Advice from many experts today is that people should delay claiming their Social Security benefits for as long as possible, or until age 70, when they have to claim them. But what do advisors tell clients who have delayed taking Social Security even after reaching full retirement age (FRA), and when they make the claim, the government offers them a lump-sum retroactive payment up to six months? Should they take it or not, and what’s the downside, if there is one?
We asked several financial advisors via email how they would advise clients on this choice. Keep in mind that the six-month, one-time lump sum offer isn’t available to those who haven’t reached FRA. Also, the lump sum retroactively resets the benefit amount. For example, after full retirement age, the Social Security benefit is increased by 2/3 of 1%, or .667% per month, and if the lump sum is taken, the monthly Social security payment would be set back by 4% of that payout.
“With the benefit of hindsight after the client is long gone, the ‘right’ answer could be identified,” said Rob Greenman, partner and lead advisor with Vista Capital Partners in Portland, Oregon. “Since that’s not possible — it’s more about understanding the trade-offs. There’s a lot there — including what implications it has on the surviving spouse benefit if the client in question predeceases his spouse.”
Danilo Kawasaki, vice president and chief operating officer of Gerber Kawasaki in Santa Monica, California, agrees. “The answer really depends on a few factors. The main one being longevity. By opting to take the lump-sum option, one rolls back the clock six months for when benefits are calculated. Depending on longevity factors (which are hard to predict) one needs to determine the breakeven point for that to make sense,” he explains.
Although this lump sum may be a tempting choice for clients in need, it isn’t always the right one.
“Most folks are not running numbers on the ‘best’ age(s) to draw their Social Security benefit(s). Winging it leads to bad decisions that can cost the client(s) tens of thousands of dollars over their lifetime,” says Mark Wilson, whose firm is Mile Wealth Management in Irvine, California. “Once you run the numbers and make a decision about when is a great time to begin [Social Security] benefits, then we can answer the question about taking the lump sum offer.
“For example, assume George and Linda have decided (based on their specific situation) to delay George’s Social Security until he turns 70, but draw Linda’s at 66. If Linda were 66 1/2 today, I would encourage her to make an appointment, apply to begin her retirement benefits and ask for her retroactive lump sum (effectively starting her benefit at 66).
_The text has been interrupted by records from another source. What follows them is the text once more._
File: src/rtl/bounce_box_ctrl.sv
// One axis of the bouncing box: steps by STEP per enabled cycle, clamps and
// reverses at 0 and LIMIT-SIZE.
module bounce_box_ctrl #(
  parameter int CW    = 26,
  parameter int LIMIT = 800,
  parameter int SIZE  = 64,
  parameter int STEP  = 2
) (
  input  logic          pixclk,
  input  logic          rst_n,
  input  logic          step_en,
  output logic [CW-1:0] pos
);

  localparam logic [CW-1:0] L_CW   = CW'(LIMIT);
  localparam logic [CW-1:0] S_CW   = CW'(SIZE);
  localparam logic [CW-1:0] P_CW   = CW'(STEP);
  localparam logic [CW-1:0] MAX_CW = CW'(LIMIT - SIZE);

  logic [CW-1:0] r_pos, w_pos;
  logic          r_left, w_left;

  // Next position: move one step, or clamp to the edge and flip direction.
  always_comb begin
    w_pos  = r_pos;
    w_left = r_left;
    if (!r_left) begin
      if (r_pos + P_CW + S_CW <= L_CW) w_pos = r_pos + P_CW;
      else begin
        w_pos  = MAX_CW;
        w_left = 1'b1;
      end
    end else begin
      if (r_pos >= P_CW) w_pos = r_pos - P_CW;
      else begin
        w_pos  = '0;
        w_left = 1'b0;
      end
    end
  end

  // Position/direction register, updated once per frame.
  always_ff @(posedge pixclk or negedge rst_n) begin
    if (!rst_n) begin
      r_pos  <= '0;
      r_left <= 1'b0;
    end else if (step_en) begin
      r_pos  <= w_pos;
      r_left <= w_left;
    end
  end

  assign pos = r_pos;

endmodule

File: config.mk
export PLATFORM = sky130hd
export DESIGN_NAME = bounce_box_ctrl
export DESIGN_NICKNAME = d
export VERILOG_FILES = /design/src/rtl/bounce_box_ctrl.sv
export SDC_FILE = /design/constraint.sdc
export NUM_CORES = 1
export LEC_CHECK = 0
export BUFFER_PORTS_ARGS = -buffer_cell sky130_fd_sc_hd__buf_2
export CAP_MARGIN = 10
export CORE_UTILIZATION = 50
export DETAILED_ROUTE_END_ITERATION = 10
export GPL_ROUTABILITY_DRIVEN = 0
export PLACE_DENSITY = 0.72
export SETUP_SLACK_MARGIN = 0.15
export SYNTH_ARGS = -nofsm -noshare
export SYNTH_HDL_FRONTEND = slang
export SYNTH_SLANG_ARGS = --single-unit
File: constraint.sdc
create_clock -name pixclk -period 3.09 [get_ports pixclk]
set_clock_uncertainty 0.05 [all_clocks]
set_input_delay 0.618 -clock pixclk [delete_from_list [all_inputs] [get_ports pixclk]]
set_output_delay 0.618 -clock pixclk [all_outputs]
set_load 0.005 [all_outputs]
==> results of run 1 <==
-- final cells by class --
cell class              count  area share
clock buffers               4      0.0126
inverters                  10      0.0105
multi-input cells         308       0.568
flip-flops and latches     26       0.183
well taps                  70      0.0244
repair buffers             99       0.202
-- state kept, by name (all words and copies together), names as in the netlist --
register	flops
pos	25
r_left	1
-- path summary, 6_finish.rpt --
path                                       end  cells after the start  slack, ns           startpoint
setup / recovery           pos[13]$_DFFE_PN0P_                     12       0.05   pos[1]$_DFFE_PN0P_
min in group pixclk        pos[11]$_DFFE_PN0P_                      2       0.60  pos[11]$_DFFE_PN0P_
hold / removal              pos[7]$_DFFE_PN0P_                      1       0.29                rst_n
setup reg to reg           pos[13]$_DFFE_PN0P_                     12       0.05   pos[1]$_DFFE_PN0P_
hold reg to reg            pos[11]$_DFFE_PN0P_                      2       0.60  pos[11]$_DFFE_PN0P_
max in group asynchronous   pos[4]$_DFFE_PN0P_                      1       2.25                rst_n
-- critical path, stage by stage (launching register included) --
cell      delay, ns
dfrtp_2        0.41
ha_4           0.18
nand3_4        0.09
or3_1          0.32
or4_1          0.41
a22o_1         0.24
o22a_1         0.23
a2111o_1       0.33
nor4_4         0.15
buf_6          0.16
buf_12         0.10
nand3_4        0.12
o211ai_1       0.15
-- what timing repair did --
action,CTS,global route
gates cloned,1,0
pin swaps,8,5
setup buffers,9,4
setup endpoints to repair,25,26
resized for setup,23,16
-- kinds of logic after synthesis --
family | after synthesis | share of synthesized area
simple gates | 179 | 0.353
compound gates | 109 | 0.264
flops | 26 | 0.235
fa+ha+maj | 3 | 0.0136
buf+inv | 50 | 0.0841
xor+xnor | 13 | 0.0412
other cells | 1 | 0.00136
mux | 2 | 0.00724
-- placed cells by master (no fill, tap or decap), drive strengths merged, types with 2 or more instances in the layout --
cell / synthesis / final
a21o: 2 / 2
a21oi: 21 / 21
a22oi: 3 / 3
a31oi: 9 / 9
a32o: 2 / 2
and2: 4 / 4
and3: 6 / 6
and4: 3 / 3
buf: 14 / 99
clkbuf: 26 / 4
dfrtp: 26 / 26
ha: 3 / 3
inv: 10 / 10
mux2i: 2 / 2
nand2: 45 / 45
nand2b: 4 / 4
nand3: 18 / 19
nand3b: 2 / 2
nand4: 11 / 11
nor2: 28 / 28
nor2b: 2 / 2
nor3: 20 / 20
nor3b: 3 / 3
nor4: 19 / 19
o2111a: 2 / 2
o2111ai: 4 / 4
o211a: 4 / 4
o211ai: 3 / 3
o21ai: 33 / 33
o311ai: 3 / 3
o31ai: 3 / 3
o32ai: 2 / 2
or3: 4 / 4
or4: 8 / 8
xnor2: 11 / 11
xor2: 2 / 2
-- power groups by stage --
| stage | sequential, W | clock (W) | combinational, W |
|---|---|---|---|
| after floorplan | 0.000512 | 0 | 0.000839 |
| after global placement | 0.000517 | 0 | 0.00129 |
| after detailed placement | 0.000522 | 0 | 0.00131 |
| after CTS | 0.000504 | 0.000209 | 0.00143 |
| after global routing | 0.000518 | 0.000215 | 0.00166 |
| final | 0.000509 | 0.000202 | 0.00155 |
-- routing by layer --
layer / wire [um] / global-route usage / vias to the layer above
li1: - / - / 1570
met1: 3790 / 0.426 / 1620
met2: 4490 / 0.524 / 222
met3: 989 / 0.0575 / 31
met4: 206 / 0.117 / 0
met5: 0 / 0 / -
-- stage by stage --
stage / total power [W] / TNS [ns] / hold slack, ns / std cells
after detailed placement: 0.00183 / -0.00248 / 0.558 / 499
final: 0.00227 / 0 / 0.293 / 517
after global routing: 0.00240 / -1.74 / 0.331 / 517
after floorplan: 0.00135 / 0 / 0.272 / 383
after global placement: 0.00181 / 0 / 0.531 / 499
after CTS: 0.00214 / 0 / 0.310 / 513
==> flow_metrics.env, run 1 <==
export IMPL_drv_cap=0
export IMPL_tightestPinTransition_ns=0.679
export IMPL_syn_area_sq_um=2770
export IMPL_setup_violations=0
export IMPL_drc_errors=0
export IMPL_slew_limit_headroom=0.548
export IMPL_root_buffer="clkbuf_8"
export IMPL_rows=26
export IMPL_grt_antenna_before_repair=0
export IMPL_yosysTopAreaCell="dfrtp_1"
export IMPL_synth_top_area_frac=0.235
export IMPL_synth_common_cells="44 x nand2_1, 32 x o21ai_0, 28 x nor2_1"
export IMPL_yosys_warnings=0
export IMPL_num_vias=3443
export IMPL_pwr_share_seq=0.225
export IMPL_track_usage=0.322
export IMPL_internal_power_w=0.00119
export IMPL_holdBufCountCts=0
export IMPL_vias_per_cell=6.66
export IMPL_cp_arrival_ns=3.18
export IMPL_clk_pin_slew_ns=0.09
export IMPL_status="finished, final reports clean"
export IMPL_grt_setup_unrepaired="yes"
export IMPL_vdd_ir_drop_max_mv=0.450
export IMPL_post_route_min_period_ns=3.04
export IMPL_swShare=0.475
export IMPL_grt_overflow=0
export IMPL_pwr_share_comb=0.686
export IMPL_setup_ws_ns=0.0467
export IMPL_place_area_sq_um=3280
export IMPL_yosys_cell_count_top_type="nand2_1"
export IMPL_grt_max_degree=36
export IMPL_port_buffers=27
export IMPL_synth_edf_count=0
export IMPL_wl_um=9480
export IMPL_clk_latency_ns=0.27
export IMPL_grt_pass1_vias=3136
export IMPL_ff_latch_area_sq_um=656
export IMPL_drt_iter0_markers=381
export IMPL_clkPwrFrac=0.089
export IMPL_synth_flop_cell="dfrtp_1"
export IMPL_cp_required_ns=3.23
export IMPL_p_leak_nw=1.59
export IMPL_synth_area_leaders="dfrtp_1 24%, nand2_1 6.0%, o21ai_0 5.8%, nor4_1 3.8%, a21oi_1 3.8%"
export IMPL_antenna_cells=0
export IMPL_die_area_sq_um=5830
export IMPL_areaGrowthSynthToFinish_pct=29.5
export IMPL_hold_path_class="input pin to asynchronous set/reset pin"
export IMPL_hold_viol_final=0
export IMPL_synth_async_sr_flop_share=1.00
export IMPL_grt_pass1_wl_um=15200
export IMPL_clk_path_buf_depth=2
export IMPL_final_util=0.688
export IMPL_cts_tree="done"
export IMPL_ant_nets=0
export IMPL_synth_distinct_cells=68
export IMPL_fin_area_sq_um=3580
export IMPL_place_ws_ns=-0.00248
export IMPL_synth_fp_nets=389
export IMPL_path_max_fanout=6
export IMPL_finalCritPeriodShare=0.985
export IMPL_dr_pass1_iters=5
export IMPL_path_class="flip-flop to flip-flop"
export IMPL_start_util=0.531
export IMPL_cts_made_buffers=3
export IMPL_dp_hpwl_um=6500
export IMPL_switchingPower_w=0.00108
export IMPL_synth_cells=383
export IMPL_die_x_um=76.4
export IMPL_num_nets_final=454
export IMPL_postSynthAreaPerCell_sq_um=7.22
export IMPL_maxSlewViolCount=0
export IMPL_cts_sink_count=26
export IMPL_power_density_nw_per_um2=632
export IMPL_core_sq_um=5200
export IMPL_end_kind="flip-flop"
export IMPL_die_y_um=76.4
export IMPL_start_kind="flip-flop"
export IMPL_ys_ff_latch=26
export IMPL_drive_above_1_share=0.311
export IMPL_multi_input_area_sq_um=2030
export IMPL_synth_seq_area_share=0.235
export IMPL_cts_htree_levels=1
export IMPL_wl_per_cell_um=18.3
export IMPL_nFillCells=447
export IMPL_fmax_mhz=329
export IMPL_ios=29
Note: power is estimated with default switching activity, not from simulation.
If Linda’s ‘best’ retirement age is instead 68, I would recommend she make an appointment just before her birthdate (in 1 1/2 years) and not take the lump sum offer. I’d also recommend George not take the offer when he starts his benefit.”
Kawasaki adds that plans for the lump sum also make a difference. “If you are using it to buy a boat because you can’t wait six months for it, then it doesn’t make sense. If you are using it to make an investment that can grow over time, then that could work in your favor. One last consideration is if you are married and your spouse is much younger than you with a lower Social Security benefit amount, you may not want to lock in a lower social security benefit over both lives.”
David “Trey” Bizé of Oklahoma City, Oklahoma, notes that “a retroactive lump sum reduces the monthly benefit with a 10- to 12-year catch-up period, so generally [it’s] not prudent if you think you will live another 10-12 years.
“However, if you have bills, debt or having trouble making ends meet and the choice is retroactive lump sum or retirement account withdrawal, the retroactive lump sum may be better, even in the long run, because the retroactive lump sum creates less income tax than the retirement account withdrawal. The retirement account withdrawal is taxed dollar-for-dollar, and the retroactive lump sum is taxed at most $0.85 on the dollar, possibly $0.50 on the dollar or maybe even tax-free depending on the family’s other taxable income,” he says.
Death and Taxes
John R. “Dick” Power, principal of Power Plans in Wapole, Massachusetts, agrees that it depends on the circumstances, but adds, “Remember that taking a lump sum sets the start date back to an earlier age and therefore discounts all future benefit checks. So if one can anticipate a long life, perhaps an inflation-indexed annuity is the best choice. On the other hand, if one has been diagnosed with a disease that doesn’t have great longevity indicators, taking a lump sum now may well be the best choice. It tends to be situation specific.”
Yet there are those who heartily reject the idea of taking a lump sum. Says C.J. Miller, financial planning analyst with Sensible Money in Scottsdale, Arizona, “It is almost never in the best interest of the client to take the lump sum. The payment eliminates the monthly benefit increase gained by delaying in the first place, which is usually 8% a year,” he says.
“Additionally, taking the lump sum is a taxable event. Many people that elect the lump sum end up paying a higher tax rate and getting less for the benefit than they would have if they had claimed earlier. Most people that delay benefits do it for a reason, and the lump sum eliminates that. It’s in the government’s best interest to push for the lump sum option, not the average claimant’s.”